ECLI:NL:CRVB:2017:1080
Centrale Raad van Beroep
- Eerste en enige aanleg
- Rechtspraak.nl
Intrekking van voorzieningen voor huishoudelijke hulp en DMV na opname in zorginstelling
In deze zaak heeft de Centrale Raad van Beroep op 16 maart 2017 uitspraak gedaan in het geding tussen appellante en de Raad van bestuur van de Sociale verzekeringsbank. Appellante, geboren in 1941 in het voormalig Nederlands-Indië, was erkend als vervolgde in de zin van de Wet uitkeringen vervolgingsslachtoffers 1940-1945 (Wuv). Aan haar waren eerder vergoedingen voor huishoudelijke hulp en een tegemoetkoming in de kosten van deelname aan het maatschappelijk verkeer toegekend. Na haar opname in een zorginstelling heeft de Sociale verzekeringsbank de eerder toegekende voorzieningen ingetrokken, met het argument dat appellante door haar verblijf in de zorginstelling geen extra kosten meer maakte.

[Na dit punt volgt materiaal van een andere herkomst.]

This is an optimization exercise on Yosys and OpenROAD, whose aim is small area and a short achievable clock period, not a production implementation. Function was checked by simulation only, so behaviour that the tests miss may differ from the original.

08-15:
// md_unit
module md_unit #(
  parameter int MULT_CYCLES = mdu_pkg::MULT_CYCLES_DEF,
  parameter int DIV_CYCLES  = mdu_pkg::DIV_CYCLES_DEF
) (
  input  logic        clk,
  input  logic        reset_n,
  input  logic        start,
  input  logic [3:0]  op,
  input  logic [31:0] a,
  input  logic [31:0] b,
  output logic        busy,
  output logic [31:0] hi,
  output logic [31:0] lo
);
For scale: roughly 2300 cells after synthesis, about 180 flip-flops, ~17000 sq um of cells after synthesis.
==> module md_row, before the edit <==
module md_row (
  input  logic [34:0] x,
  input  logic [32:0] b33,
  input  logic        nz,
  input  logic        m,
  input  logic        neg,
  output logic [34:0] s
);
  logic [34:0] sel;
  logic        s0, s1;
  assign s0  = nz & !m;
  assign s1  = nz & m;
  assign sel = ({{2{b33[32]}}, b33} & {35{s0}}) | ({b33[32], b33, 1'b0} & {35{s1}});
  md_add #(.N(35)) u_add (.x(x), .y(sel ^ {35{neg}}), .ci(neg), .s(s));
endmodule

Appellante heeft hiertegen bezwaar gemaakt, maar het bestreden besluit van de Sociale verzekeringsbank is door de Centrale Raad van Beroep in stand gehouden. De Raad oordeelde dat het beleid van de Sociale verzekeringsbank, dat voorzieningen worden ingetrokken bij opname in een verzorgings- of verpleeghuis, in overeenstemming is met de geldende rechtspraak. Appellante stelde dat het beleid aanpassing behoeft, omdat er rekening gehouden moet worden met de situatie van haar echtgenoot die in de echtelijke woning is blijven wonen. De Raad heeft echter geoordeeld dat het tijdelijke voortzetten van voorzieningen na het overlijden van de vervolgde een andere situatie is dan het intrekken van voorzieningen bij opname in een zorginstelling.
De Raad concludeerde dat het bestreden besluit in rechte stand kan houden en verklaarde het beroep van appellante ongegrond. Er was geen aanleiding voor een proceskostenveroordeling. De uitspraak is openbaar gedaan en ondertekend door de voorzitter en de griffier.